Available data section start

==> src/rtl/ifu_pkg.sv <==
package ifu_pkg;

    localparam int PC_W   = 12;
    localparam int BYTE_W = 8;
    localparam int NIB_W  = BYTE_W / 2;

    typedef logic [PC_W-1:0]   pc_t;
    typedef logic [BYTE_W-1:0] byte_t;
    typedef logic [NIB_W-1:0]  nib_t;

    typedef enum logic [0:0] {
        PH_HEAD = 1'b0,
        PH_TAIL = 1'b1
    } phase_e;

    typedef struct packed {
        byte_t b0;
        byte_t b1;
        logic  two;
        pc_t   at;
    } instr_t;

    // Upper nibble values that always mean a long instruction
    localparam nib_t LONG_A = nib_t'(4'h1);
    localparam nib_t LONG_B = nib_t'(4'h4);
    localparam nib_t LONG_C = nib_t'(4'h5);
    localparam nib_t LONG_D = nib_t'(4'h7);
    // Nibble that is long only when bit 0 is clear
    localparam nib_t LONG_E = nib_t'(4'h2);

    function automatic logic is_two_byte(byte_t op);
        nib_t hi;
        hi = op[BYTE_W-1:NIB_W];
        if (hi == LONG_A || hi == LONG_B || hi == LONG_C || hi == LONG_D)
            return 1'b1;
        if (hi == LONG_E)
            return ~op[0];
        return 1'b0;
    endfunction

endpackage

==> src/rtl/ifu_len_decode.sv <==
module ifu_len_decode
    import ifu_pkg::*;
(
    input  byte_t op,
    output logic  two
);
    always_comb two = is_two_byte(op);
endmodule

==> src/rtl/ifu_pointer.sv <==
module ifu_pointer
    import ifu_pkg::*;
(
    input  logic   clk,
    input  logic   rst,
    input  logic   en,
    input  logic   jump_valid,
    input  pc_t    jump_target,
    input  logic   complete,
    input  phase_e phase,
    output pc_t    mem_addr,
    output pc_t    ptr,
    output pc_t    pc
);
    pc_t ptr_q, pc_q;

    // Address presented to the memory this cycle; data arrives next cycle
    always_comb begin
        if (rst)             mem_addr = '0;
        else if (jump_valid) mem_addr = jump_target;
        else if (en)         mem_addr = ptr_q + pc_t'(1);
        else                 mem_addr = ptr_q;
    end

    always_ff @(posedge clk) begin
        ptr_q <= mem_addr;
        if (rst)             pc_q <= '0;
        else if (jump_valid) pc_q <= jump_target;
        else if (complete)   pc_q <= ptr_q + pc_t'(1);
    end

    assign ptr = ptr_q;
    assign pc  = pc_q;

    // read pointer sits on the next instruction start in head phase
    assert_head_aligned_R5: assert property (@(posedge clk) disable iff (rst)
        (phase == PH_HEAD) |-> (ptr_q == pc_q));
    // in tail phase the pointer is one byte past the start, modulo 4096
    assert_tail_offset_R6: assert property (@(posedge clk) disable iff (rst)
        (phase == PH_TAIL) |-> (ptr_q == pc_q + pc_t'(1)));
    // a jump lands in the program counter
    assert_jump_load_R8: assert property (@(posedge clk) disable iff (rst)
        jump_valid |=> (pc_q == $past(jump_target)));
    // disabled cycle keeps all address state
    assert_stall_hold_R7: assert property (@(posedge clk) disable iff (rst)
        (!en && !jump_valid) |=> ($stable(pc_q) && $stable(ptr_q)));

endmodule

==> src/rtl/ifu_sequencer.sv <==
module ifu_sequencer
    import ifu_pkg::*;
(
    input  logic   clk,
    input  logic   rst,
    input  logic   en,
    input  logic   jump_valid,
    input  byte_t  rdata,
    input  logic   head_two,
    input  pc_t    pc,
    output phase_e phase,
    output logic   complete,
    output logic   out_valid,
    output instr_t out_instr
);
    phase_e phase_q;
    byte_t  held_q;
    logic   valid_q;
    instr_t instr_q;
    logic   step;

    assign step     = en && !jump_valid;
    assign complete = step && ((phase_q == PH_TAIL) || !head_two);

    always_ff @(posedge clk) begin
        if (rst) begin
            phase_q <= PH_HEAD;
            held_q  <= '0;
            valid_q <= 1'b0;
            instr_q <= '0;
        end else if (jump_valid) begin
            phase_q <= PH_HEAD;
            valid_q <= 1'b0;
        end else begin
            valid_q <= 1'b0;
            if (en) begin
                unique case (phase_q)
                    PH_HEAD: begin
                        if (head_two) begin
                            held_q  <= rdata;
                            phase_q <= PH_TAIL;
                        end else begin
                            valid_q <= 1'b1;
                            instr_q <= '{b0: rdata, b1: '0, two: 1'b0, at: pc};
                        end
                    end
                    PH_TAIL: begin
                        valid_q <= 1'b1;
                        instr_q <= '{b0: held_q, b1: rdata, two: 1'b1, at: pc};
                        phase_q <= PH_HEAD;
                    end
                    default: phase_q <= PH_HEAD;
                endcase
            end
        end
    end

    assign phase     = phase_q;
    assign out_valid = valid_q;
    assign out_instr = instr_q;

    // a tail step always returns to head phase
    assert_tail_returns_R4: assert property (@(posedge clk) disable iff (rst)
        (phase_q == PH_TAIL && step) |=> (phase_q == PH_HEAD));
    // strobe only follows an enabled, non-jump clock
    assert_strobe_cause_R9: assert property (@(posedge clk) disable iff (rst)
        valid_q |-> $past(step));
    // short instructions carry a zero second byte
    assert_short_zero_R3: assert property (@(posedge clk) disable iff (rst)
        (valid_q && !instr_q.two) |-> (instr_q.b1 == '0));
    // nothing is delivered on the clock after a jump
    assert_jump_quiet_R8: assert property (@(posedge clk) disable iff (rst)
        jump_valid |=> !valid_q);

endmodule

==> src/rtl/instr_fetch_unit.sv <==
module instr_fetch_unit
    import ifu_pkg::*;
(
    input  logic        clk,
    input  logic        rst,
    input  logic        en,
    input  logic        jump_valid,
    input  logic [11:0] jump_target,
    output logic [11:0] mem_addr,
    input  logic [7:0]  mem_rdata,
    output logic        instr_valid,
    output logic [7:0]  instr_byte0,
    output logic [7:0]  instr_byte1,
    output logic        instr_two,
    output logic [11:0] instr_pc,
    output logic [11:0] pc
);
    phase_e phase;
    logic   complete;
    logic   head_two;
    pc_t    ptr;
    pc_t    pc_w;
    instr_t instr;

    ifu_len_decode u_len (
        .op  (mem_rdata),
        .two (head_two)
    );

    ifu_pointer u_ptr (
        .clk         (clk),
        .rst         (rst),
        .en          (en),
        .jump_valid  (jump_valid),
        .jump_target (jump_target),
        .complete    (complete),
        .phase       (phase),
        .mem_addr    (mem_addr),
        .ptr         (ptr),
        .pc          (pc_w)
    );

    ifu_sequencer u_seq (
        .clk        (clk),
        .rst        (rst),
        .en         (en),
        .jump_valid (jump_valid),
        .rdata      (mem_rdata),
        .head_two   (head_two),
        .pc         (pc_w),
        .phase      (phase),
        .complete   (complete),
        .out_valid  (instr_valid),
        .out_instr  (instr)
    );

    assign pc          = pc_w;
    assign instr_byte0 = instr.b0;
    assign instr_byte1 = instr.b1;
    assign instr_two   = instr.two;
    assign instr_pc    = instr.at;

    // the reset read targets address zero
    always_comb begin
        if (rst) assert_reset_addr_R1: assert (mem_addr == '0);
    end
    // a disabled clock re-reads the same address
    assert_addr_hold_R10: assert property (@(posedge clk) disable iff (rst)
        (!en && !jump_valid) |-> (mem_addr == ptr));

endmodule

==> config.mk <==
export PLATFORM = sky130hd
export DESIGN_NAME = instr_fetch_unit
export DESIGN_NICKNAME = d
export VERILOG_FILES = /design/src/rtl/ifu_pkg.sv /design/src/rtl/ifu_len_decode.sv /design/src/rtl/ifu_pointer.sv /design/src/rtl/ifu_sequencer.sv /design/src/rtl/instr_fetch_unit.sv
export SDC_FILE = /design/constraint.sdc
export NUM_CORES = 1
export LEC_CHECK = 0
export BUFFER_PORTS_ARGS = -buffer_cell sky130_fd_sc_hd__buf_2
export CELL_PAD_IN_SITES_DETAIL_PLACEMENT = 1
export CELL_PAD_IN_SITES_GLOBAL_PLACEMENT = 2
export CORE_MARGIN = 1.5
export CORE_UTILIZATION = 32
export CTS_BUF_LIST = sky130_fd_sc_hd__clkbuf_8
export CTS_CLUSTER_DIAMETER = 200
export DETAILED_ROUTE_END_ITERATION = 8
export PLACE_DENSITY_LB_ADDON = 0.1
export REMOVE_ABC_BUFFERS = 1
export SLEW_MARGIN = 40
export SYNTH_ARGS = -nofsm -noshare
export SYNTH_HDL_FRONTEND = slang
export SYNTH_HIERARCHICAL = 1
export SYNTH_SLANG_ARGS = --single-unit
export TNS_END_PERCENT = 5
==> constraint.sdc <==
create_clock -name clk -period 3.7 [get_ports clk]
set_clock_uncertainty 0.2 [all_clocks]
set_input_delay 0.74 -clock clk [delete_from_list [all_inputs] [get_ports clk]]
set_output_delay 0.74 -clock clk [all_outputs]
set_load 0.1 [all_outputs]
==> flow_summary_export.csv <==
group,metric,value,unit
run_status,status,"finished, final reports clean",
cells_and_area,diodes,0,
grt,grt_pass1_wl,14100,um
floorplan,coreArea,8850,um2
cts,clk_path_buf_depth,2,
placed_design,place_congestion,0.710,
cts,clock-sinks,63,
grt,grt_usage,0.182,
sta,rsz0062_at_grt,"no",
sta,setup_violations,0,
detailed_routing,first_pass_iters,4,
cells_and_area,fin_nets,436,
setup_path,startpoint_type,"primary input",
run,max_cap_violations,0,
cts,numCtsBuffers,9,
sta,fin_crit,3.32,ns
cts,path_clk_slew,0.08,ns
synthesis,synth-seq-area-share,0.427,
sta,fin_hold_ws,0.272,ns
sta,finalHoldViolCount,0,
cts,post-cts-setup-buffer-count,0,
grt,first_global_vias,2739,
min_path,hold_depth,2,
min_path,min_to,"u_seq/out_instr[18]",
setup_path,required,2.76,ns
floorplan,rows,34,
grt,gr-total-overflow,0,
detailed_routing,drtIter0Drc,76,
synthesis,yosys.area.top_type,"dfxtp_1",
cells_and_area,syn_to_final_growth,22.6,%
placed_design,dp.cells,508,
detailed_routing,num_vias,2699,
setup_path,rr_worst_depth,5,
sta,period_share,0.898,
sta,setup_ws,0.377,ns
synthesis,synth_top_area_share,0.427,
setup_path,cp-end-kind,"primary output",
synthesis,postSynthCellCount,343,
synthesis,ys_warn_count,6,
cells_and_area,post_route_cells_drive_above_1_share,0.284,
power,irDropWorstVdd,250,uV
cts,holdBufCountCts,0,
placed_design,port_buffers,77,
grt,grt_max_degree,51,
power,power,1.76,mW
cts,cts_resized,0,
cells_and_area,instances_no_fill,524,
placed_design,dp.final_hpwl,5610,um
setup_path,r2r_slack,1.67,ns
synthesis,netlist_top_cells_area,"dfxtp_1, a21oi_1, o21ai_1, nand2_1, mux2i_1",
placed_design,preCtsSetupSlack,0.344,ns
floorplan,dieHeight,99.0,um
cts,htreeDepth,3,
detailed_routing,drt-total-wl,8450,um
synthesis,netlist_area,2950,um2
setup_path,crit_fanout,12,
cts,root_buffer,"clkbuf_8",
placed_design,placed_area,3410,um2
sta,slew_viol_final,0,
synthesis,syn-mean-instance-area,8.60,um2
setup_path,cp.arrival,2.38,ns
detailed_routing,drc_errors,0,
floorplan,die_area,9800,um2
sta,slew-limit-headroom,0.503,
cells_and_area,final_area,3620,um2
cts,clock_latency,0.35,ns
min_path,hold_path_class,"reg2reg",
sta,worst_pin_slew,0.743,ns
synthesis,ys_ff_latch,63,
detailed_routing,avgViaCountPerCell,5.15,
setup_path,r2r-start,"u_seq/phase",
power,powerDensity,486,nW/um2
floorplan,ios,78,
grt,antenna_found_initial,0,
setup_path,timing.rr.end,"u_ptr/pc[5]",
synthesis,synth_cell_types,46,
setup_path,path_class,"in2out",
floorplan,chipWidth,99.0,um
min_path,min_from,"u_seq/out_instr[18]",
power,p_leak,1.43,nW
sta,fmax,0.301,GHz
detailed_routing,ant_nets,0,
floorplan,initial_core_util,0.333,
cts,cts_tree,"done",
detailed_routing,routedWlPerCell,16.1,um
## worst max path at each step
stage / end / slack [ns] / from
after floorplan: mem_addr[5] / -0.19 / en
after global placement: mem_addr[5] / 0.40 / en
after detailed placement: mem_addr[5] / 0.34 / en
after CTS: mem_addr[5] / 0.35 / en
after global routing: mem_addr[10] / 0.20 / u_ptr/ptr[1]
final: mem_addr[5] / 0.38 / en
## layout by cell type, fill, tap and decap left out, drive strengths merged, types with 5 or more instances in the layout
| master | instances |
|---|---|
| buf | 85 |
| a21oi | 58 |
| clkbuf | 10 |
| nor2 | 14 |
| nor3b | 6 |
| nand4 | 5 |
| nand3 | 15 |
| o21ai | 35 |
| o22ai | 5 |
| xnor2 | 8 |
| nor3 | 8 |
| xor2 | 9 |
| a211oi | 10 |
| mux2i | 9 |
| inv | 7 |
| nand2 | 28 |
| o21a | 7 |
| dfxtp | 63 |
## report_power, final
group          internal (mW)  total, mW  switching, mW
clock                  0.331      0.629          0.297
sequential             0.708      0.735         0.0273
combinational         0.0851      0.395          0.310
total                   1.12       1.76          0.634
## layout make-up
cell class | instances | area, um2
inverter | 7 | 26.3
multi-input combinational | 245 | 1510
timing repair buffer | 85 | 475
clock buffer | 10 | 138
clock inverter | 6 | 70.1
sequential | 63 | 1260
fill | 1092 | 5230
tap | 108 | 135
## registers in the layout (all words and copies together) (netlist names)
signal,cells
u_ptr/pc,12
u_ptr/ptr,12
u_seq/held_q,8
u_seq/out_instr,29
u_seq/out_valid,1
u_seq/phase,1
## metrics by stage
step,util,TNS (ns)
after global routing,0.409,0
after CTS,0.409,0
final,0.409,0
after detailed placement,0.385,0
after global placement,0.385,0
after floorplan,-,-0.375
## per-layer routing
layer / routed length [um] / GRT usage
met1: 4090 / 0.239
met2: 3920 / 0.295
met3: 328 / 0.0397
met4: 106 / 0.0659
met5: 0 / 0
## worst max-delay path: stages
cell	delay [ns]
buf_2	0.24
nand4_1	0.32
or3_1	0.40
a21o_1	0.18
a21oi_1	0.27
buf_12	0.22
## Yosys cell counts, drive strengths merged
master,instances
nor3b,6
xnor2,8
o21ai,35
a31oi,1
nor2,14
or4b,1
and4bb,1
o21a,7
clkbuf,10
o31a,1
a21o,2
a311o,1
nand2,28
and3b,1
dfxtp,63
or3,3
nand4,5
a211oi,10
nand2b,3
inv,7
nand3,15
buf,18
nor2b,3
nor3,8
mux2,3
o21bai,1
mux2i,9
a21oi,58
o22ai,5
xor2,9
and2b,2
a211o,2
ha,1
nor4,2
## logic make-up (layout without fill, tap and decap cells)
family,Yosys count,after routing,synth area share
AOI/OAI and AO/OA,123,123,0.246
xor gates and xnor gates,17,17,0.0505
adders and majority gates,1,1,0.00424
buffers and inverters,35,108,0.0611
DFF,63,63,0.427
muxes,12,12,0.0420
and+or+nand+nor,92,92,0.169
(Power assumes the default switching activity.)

Available data section end

Your instructions:
Repeat each line of the data above, exactly as it appears, from the first through the line that contains "typedef logic [NIB_W-1:0]".

Answer to this task:
==> src/rtl/ifu_pkg.sv <==
package ifu_pkg;

    localparam int PC_W   = 12;
    localparam int BYTE_W = 8;
    localparam int NIB_W  = BYTE_W / 2;

    typedef logic [PC_W-1:0]   pc_t;
    typedef logic [BYTE_W-1:0] byte_t;
    typedef logic [NIB_W-1:0]  nib_t;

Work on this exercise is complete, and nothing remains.